SEC proposes rule exempting Bank of England bail-in securities from US registration requirements in direct accommodation for UK bank resolution regime
SEC (Securities and Exchange Commission — the US federal regulator of securities markets) Chairman Paul Atkins has floated a proposed rule that would exempt from US securities registration requirements any securities issued as part of a foreign banking regulator's efforts to stabilise a failing lender. Critically, the SEC simultaneously issued a specific no-action letter — an assurance that it will not pursue enforcement — directed at the Bank of England, covering bail-in securities (instruments that are contractually written down or converted into equity when a bank fails, absorbing losses without a taxpayer bailout) issued under the Bank of England's resolution powers. The Bank of England's bail-in framework, developed after the 2008 financial crisis under the Banking Act 2009 and subsequent BRRD (Bank Recovery and Resolution Directive) implementation, requires major UK banks to maintain sufficient MREL (minimum requirement for own funds and eligible liabilities — a buffer of loss-absorbing instruments that can be bailed in during a crisis). Where those instruments are held by US investors, the Bank of England has historically faced legal uncertainty about whether a bail-in exchange — issuing new equity or restructured debt to replace the written-down instruments — would trigger US securities law registration obligations. The SEC's no-action letter resolves that uncertainty for the Bank of England immediately, while the broader proposed rule would extend equivalent protection to other qualifying foreign resolution authorities. The development directly reduces cross-border friction in major bank resolution scenarios and removes a structural impediment to UK banks placing MREL instruments with US institutional investors.
Why this matters
This development matters to UK banking regulation and capital markets lawyers in equal measure.
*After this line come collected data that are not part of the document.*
This is an optimization exercise on Yosys and OpenROAD, whose aim is small area, not a production implementation.

== pepper ==
==> flow/design.v <==
module ecc_dec (
    input  wire         clk,
    input  wire         rst,
    input  wire         in_valid,
    input  wire [639:0] line_in,
    input  wire [45:0]  addr,
    output reg          out_valid,
    output reg  [511:0] data_out,
    output reg          err,
    output reg  [2:0]   kind,
    output reg  [3:0]   device,
    output reg  [7:0]   syn0,
    output reg  [7:0]   syn1,
    output reg  [7:0]   swmask
);
    function [7:0] xtime;
        input [7:0] b;
        xtime = {b[6:0], 1'b0} ^ (b[7] ? 8'h1D : 8'h00);
    endfunction
    wire [63:0] ad = {18'd0, addr};
    reg [63:0]  s0, s1;
    reg [7:0]   acc, u;
    reg [79:0]  nz;         
    reg [7:0]   clean;
    reg [9:0]   rest_name;  
    reg [9:0]   all_name;   
    reg         all_clean, is_ce, mark0, is_mark;
    reg [3:0]   ce_dev, rest_dev, cdev_c;
    reg [2:0]   kind_c;
    reg [7:0]   syn0_c, syn1_c;
    reg         found;
    reg [511:0] data_c;
    integer j, k;
    always @(*) begin
        for (j = 0; j < 8; j = j + 1) begin
            s0[8*j +: 8] = ad[8*j +: 8];
            acc = 8'h00;
            for (k = 9; k >= 0; k = k - 1) begin
                s0[8*j +: 8] = s0[8*j +: 8] ^ line_in[8*(10*j+k) +: 8];
                acc = xtime(acc) ^ line_in[8*(10*j+k) +: 8];
            end
            s1[8*j +: 8] = acc;
            clean[j] = ~|{s0[8*j +: 8], s1[8*j +: 8]};
            u = s0[8*j +: 8];
            for (k = 0; k < 10; k = k + 1) begin
                nz[10*j+k] = |(s1[8*j +: 8] ^ u);
                u = xtime(u);
            end
            for (k = 0; k < 8; k = k + 1)
                data_c[8*(8*j+k) +: 8] = line_in[8*(10*j+k) +: 8];
        end
        for (k = 0; k < 10; k = k + 1) begin
            rest_name[k] = 1'b1;
            for (j = 1; j < 8; j = j + 1)
                rest_name[k] = rest_name[k] & ~nz[10*j+k];
            all_name[k] = rest_name[k] & ~nz[k];
        end
        all_clean = &clean;
        is_ce     = !all_clean && (|all_name);
        mark0     = (s0[7:0] == 8'h00) && (s1[7:0] >= 8'd1) && (s1[7:0] <= 8'd5);
        is_mark   = mark0 && (|rest_name);
        ce_dev   = 4'd0;
        rest_dev = 4'd0;
        for (k = 0; k < 10; k = k + 1) begin
            if (all_name[k])  ce_dev   = ce_dev   | k[3:0];
            if (rest_name[k]) rest_dev = rest_dev | k[3:0];
        end
        cdev_c = is_ce ? ce_dev : rest_dev;
        if (all_clean || is_ce) kind_c = 3'd0;
        else if (is_mark)       kind_c = s1[2:0] + 3'd1;
        else                    kind_c = 3'd1;
        syn0_c = 8'h00;
        syn1_c = 8'h00;
        found  = 1'b0;
        for (j = 0; j < 8; j = j + 1) begin
            if (!found) begin
                syn0_c = s0[8*j +: 8];
                syn1_c = s1[8*j +: 8];
            end
            found = found | !clean[j];
        end
    end
    reg [511:0] data_r;
    reg [63:0]  s0_r;
    reg [3:0]   cdev_r;    
    reg [2:0]   kind_r;
    reg [7:0]   swmask_r, syn0_r, syn1_r;
    always @(posedge clk) begin
        if (rst) out_valid <= 1'b0;
        else     out_valid <= in_valid;
        data_r   <= data_c;
        s0_r     <= s0;
        cdev_r   <= cdev_c;
        kind_r   <= kind_c;
        swmask_r <= ~clean;
        syn0_r   <= syn0_c;
        syn1_r   <= syn1_c;
    end
    reg       fix, ce_r;
    reg [7:0] en;
    always @(*) begin
        fix = (kind_r != 3'd1);                
        for (k = 0; k < 8; k = k + 1)
            en[k] = fix && (cdev_r == k);
        for (j = 0; j < 8; j = j + 1)
            for (k = 0; k < 8; k = k + 1)
                data_out[8*(8*j+k) +: 8] = data_r[8*(8*j+k) +: 8] ^ (en[k] ? s0_r[8*j +: 8] : 8'h00);
        err    = |swmask_r;
        ce_r   = err && (kind_r == 3'd0);
        device = ce_r ? cdev_r : 4'd0;
        kind   = kind_r;
        syn0   = syn0_r;
        syn1   = syn1_r;
        swmask = swmask_r;
    end
endmodule
export LEC_CHECK = 0
export CAP_MARGIN = 20
export CORE_AREA = 2 2 348 348
export DIE_AREA = 0 0 350 350
export PLACE_DENSITY = 0.6
export SLEW_MARGIN = 20
create_clock -name core_clock -period 6.0 [get_ports {clk}]
standard.sh (not shown) runs the stock make flow with config.mk's settings and CLKGATE_MAP_FILE= SYNTH_SCRIPT=/design/flow/synth_recipe.tcl, a recipe that flattens the netlist after the stock synthesis.
==> flow/flow/run.sh <==
#!/bin/bash
# Standard layout with two changes: the port buffers are buf_1 cells (the
# resizer upsizes those on critical paths), and the 3-input xor/xnor cells
# are left out (two 2-input cells are smaller).
export BUFFER_PORTS_ARGS="-buffer_cell sky130_fd_sc_hd__buf_1"
bash standard.sh "DONT_USE_CELLS=sky130_fd_sc_hd__probe_p_8 sky130_fd_sc_hd__probec_p_8 sky130_fd_sc_hd__lpflow_bleeder_1 sky130_fd_sc_hd__lpflow_clkbufkapwr_1 sky130_fd_sc_hd__lpflow_clkbufkapwr_16 sky130_fd_sc_hd__lpflow_clkbufkapwr_2 sky130_fd_sc_hd__lpflow_clkbufkapwr_4 sky130_fd_sc_hd__lpflow_clkbufkapwr_8 sky130_fd_sc_hd__lpflow_clkinvkapwr_1 sky130_fd_sc_hd__lpflow_clkinvkapwr_16 sky130_fd_sc_hd__lpflow_clkinvkapwr_2 sky130_fd_sc_hd__lpflow_clkinvkapwr_4 sky130_fd_sc_hd__lpflow_clkinvkapwr_8 sky130_fd_sc_hd__lpflow_decapkapwr_12 sky130_fd_sc_hd__lpflow_decapkapwr_3 sky130_fd_sc_hd__lpflow_decapkapwr_4 sky130_fd_sc_hd__lpflow_decapkapwr_6 sky130_fd_sc_hd__lpflow_decapkapwr_8 sky130_fd_sc_hd__lpflow_inputiso0n_1 sky130_fd_sc_hd__lpflow_inputiso0p_1 sky130_fd_sc_hd__lpflow_inputiso1n_1 sky130_fd_sc_hd__lpflow_inputiso1p_1 sky130_fd_sc_hd__lpflow_inputisolatch_1 sky130_fd_sc_hd__lpflow_isobufsrc_1 sky130_fd_sc_hd__lpflow_isobufsrc_16 sky130_fd_sc_hd__lpflow_isobufsrc_2 sky130_fd_sc_hd__lpflow_isobufsrc_4 sky130_fd_sc_hd__lpflow_isobufsrc_8 sky130_fd_sc_hd__lpflow_isobufsrckapwr_16 sky130_fd_sc_hd__lpflow_lsbuf_lh_hl_isowell_tap_1 sky130_fd_sc_hd__lpflow_lsbuf_lh_hl_isowell_tap_2 sky130_fd_sc_hd__lpflow_lsbuf_lh_hl_isowell_tap_4 sky130_fd_sc_hd__lpflow_lsbuf_lh_isowell_4 sky130_fd_sc_hd__lpflow_lsbuf_lh_isowell_tap_1 sky130_fd_sc_hd__lpflow_lsbuf_lh_isowell_tap_2 sky130_fd_sc_hd__lpflow_lsbuf_lh_isowell_tap_4 sky130_fd_sc_hd__xor3_1 sky130_fd_sc_hd__xor3_2 sky130_fd_sc_hd__xor3_4 sky130_fd_sc_hd__xnor3_1 sky130_fd_sc_hd__xnor3_2 sky130_fd_sc_hd__xnor3_4" finish > standard.log 2>&1
Setup changes, pepper to tundra
==> flow/design.v <==
module ecc_dec (
    input  wire         clk,
    input  wire         rst,
    input  wire         in_valid,
    input  wire [639:0] line_in,
    input  wire [45:0]  addr,
    output reg          out_valid,
    output reg  [511:0] data_out,
    output reg          err,
    output reg  [2:0]   kind,
    output reg  [3:0]   device,
    output reg  [7:0]   syn0,
    output reg  [7:0]   syn1,
    output reg  [7:0]   swmask
);
    function [7:0] xtime;
        input [7:0] b;
        xtime = {b[6:0], 1'b0} ^ (b[7] ? 8'h1D : 8'h00);
    endfunction
    wire [63:0] ad = {18'd0, addr};
    reg [63:0]  s0, s1;
    reg [7:0]   acc, u;
    reg [79:0]  nz;         
    reg [7:0]   clean;
    reg [9:0]   rest_name;  
    reg [9:0]   all_name;   
    reg         all_clean, is_ce, mark0, is_mark;
    reg [3:0]   ce_dev, rest_dev, cdev_c;
    reg [2:0]   kind_c;
    reg [7:0]   syn1_c;
    reg         found;
    reg [511:0] data_c;
    integer j, k;
    always @(*) begin
        for (j = 0; j < 8; j = j + 1) begin
            s0[8*j +: 8] = ad[8*j +: 8];
            acc = 8'h00;
            for (k = 9; k >= 0; k = k - 1) begin
                s0[8*j +: 8] = s0[8*j +: 8] ^ line_in[8*(10*j+k) +: 8];
                acc = xtime(acc) ^ line_in[8*(10*j+k) +: 8];
            end
            s1[8*j +: 8] = acc;
            clean[j] = ~|{s0[8*j +: 8], s1[8*j +: 8]};
            u = s0[8*j +: 8];
            for (k = 0; k < 10; k = k + 1) begin
                nz[10*j+k] = |(s1[8*j +: 8] ^ u);
                u = xtime(u);
            end
            for (k = 0; k < 8; k = k + 1)
                data_c[8*(8*j+k) +: 8] = line_in[8*(10*j+k) +: 8];
        end
        for (k = 0; k < 10; k = k + 1) begin
            rest_name[k] = 1'b1;
            for (j = 1; j < 8; j = j + 1)
                rest_name[k] = rest_name[k] & ~nz[10*j+k];
            all_name[k] = rest_name[k] & ~nz[k];
        end
        all_clean = &clean;
        is_ce     = !all_clean && (|all_name);
        mark0     = (s0[7:0] == 8'h00) && (s1[7:0] >= 8'd1) && (s1[7:0] <= 8'd5);
        is_mark   = mark0 && (|rest_name);
        ce_dev   = 4'd0;
        rest_dev = 4'd0;
        for (k = 0; k < 10; k = k + 1) begin
            if (all_name[k])  ce_dev   = ce_dev   | k[3:0];
            if (rest_name[k]) rest_dev = rest_dev | k[3:0];
        end
        cdev_c = is_ce ? ce_dev : rest_dev;
        if (all_clean || is_ce) kind_c = 3'd0;
        else if (is_mark)       kind_c = s1[2:0] + 3'd1;
        else                    kind_c = 3'd1;
        syn1_c = 8'h00;
        found  = 1'b0;
        for (j = 0; j < 8; j = j + 1) begin
            if (!found) syn1_c = s1[8*j +: 8];
            found = found | !clean[j];
        end
    end
    reg [511:0] data_r;
    reg [63:0]  s0_r;
    reg [3:0]   cdev_r;    
    reg [2:0]   kind_r;
    reg [7:0]   swmask_r, syn1_r;
    always @(posedge clk) begin
        if (rst) out_valid <= 1'b0;
        else     out_valid <= in_valid;
        data_r   <= data_c;
        s0_r     <= s0;
        cdev_r   <= cdev_c;
        kind_r   <= kind_c;
        swmask_r <= ~clean;
        syn1_r   <= syn1_c;
    end
    reg       fix, ce_r, found_r;
    reg [7:0] en;
    always @(*) begin
        fix = (kind_r != 3'd1);                
        for (k = 0; k < 8; k = k + 1)
            en[k] = fix && (cdev_r == k);
        for (j = 0; j < 8; j = j + 1)
            for (k = 0; k < 8; k = k + 1)
                data_out[8*(8*j+k) +: 8] = data_r[8*(8*j+k) +: 8] ^ (en[k] ? s0_r[8*j +: 8] : 8'h00);
        err    = |swmask_r;
        ce_r   = err && (kind_r == 3'd0);
        device = ce_r ? cdev_r : 4'd0;
        kind   = kind_r;
        syn0    = 8'h00;
        found_r = 1'b0;
        for (j = 0; j < 8; j = j + 1) begin
            if (!found_r) syn0 = s0_r[8*j +: 8];
            found_r = found_r | swmask_r[j];
        end
        syn1   = syn1_r;
        swmask = swmask_r;
    end
endmodule
--- outcome ---
- Re critical path data arrival time: pepper and tundra aren't equal, and the higher value belongs to tundra.
- Layout overhead on the synthesized area: tundra vs pepper up 1.8 points
- Initial antenna violation count is lower on pepper
- Fmax for tundra is lower than for pepper.
- tundra reports its end point of the critical path as cdev_r[0] while pepper reports kind_r[2].
- Aggregate routed wire length: pepper and tundra compared, lower one is pepper
Function was not checked in any run of this note: the RTL went through the layout flow alone.

separate check: timing with driven ports:
The results above use ideal ports. As a check the final layouts listed here were re-extracted and re-timed, cells and wires unchanged.
Step 1, drivers: a clkbuf_16 drives clk and a buf_2 each remaining input, both assumed.
Step 2 adds t to the input delays and takes it off the output delays; t is the mean of the earliest and latest rising clock arrival at the registers after step 1. Input paths then give back, and output paths get back, about the clock's delay inside the block.
Three values: no drivers, after step 1, after step 2; two values: the first two.
run	shift t [ns]	setup WS [ns]	worst register clock-pin slew, ns
pepper	0.744	0.457 / 0.505 / -0.238	0.07 / 0.07
tundra	0.760	0.213 / 0.161 / -0.599	0.08 / 0.08
With both steps, setup timing fails in pepper and tundra, where it was met with ideal ports. For tundra, which loses most, drivers alone change the setup slack by -0.052 ns; drivers and shift together by -0.812 ns.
The Bank of England's ability to execute a bail-in without triggering parallel US securities law compliance obligations is a precondition for the orderly resolution of any systemically important UK bank with a US investor base. The SEC's action de-risks the resolution architecture for major UK lenders — a material comfort for banks whose MREL issuance programmes target US institutional buyers. The 'why now' is partly political: the Atkins-era SEC is demonstrably more accommodating of international regulatory cooperation than its predecessor, and the Bank of England has clearly pressed for this relief. For law firms advising UK banks on MREL issuance and resolution planning, this changes the structural advice on where and to whom bail-in eligible instruments can be marketed.
On the Ground
A trainee supporting a UK bank's MREL issuance would assist with regulatory notification drafting — preparing submissions to both the FCA and the PRA (Prudential Regulation Authority) on the terms of the instrument, and preparing compliance gap analysis memos assessing whether the revised SEC position affects the bank's existing MREL documentation templates.
Interview prep
Soundbite
Removing US registration risk from Bank of England bail-ins unlocks the full US institutional market for UK bank MREL issuance.
Question you might get
“How does the Bank of England's bail-in power work in practice, and why did US securities law previously create a complication for its exercise?”
Full answer
The SEC has proposed a rule — and immediately issued a no-action letter to the Bank of England — that would exempt bail-in securities issued under foreign bank resolution regimes from US registration requirements. For UK banks, this resolves a longstanding structural obstacle: MREL instruments placed with US investors could not previously be exchanged in a bail-in without risking SEC enforcement for issuing unregistered securities to those investors. The practical effect is that UK systemically important banks can now more freely target US institutional investors in their MREL issuance programmes, deepening their loss-absorbing capital base. The wider trend is a post-crisis recalibration of cross-border regulatory cooperation on bank resolution — the Basel framework has always assumed national resolution tools must be internationally effective, and this SEC action aligns US practice with that assumption. This is a significant development for both bank regulatory and capital markets practices at London firms.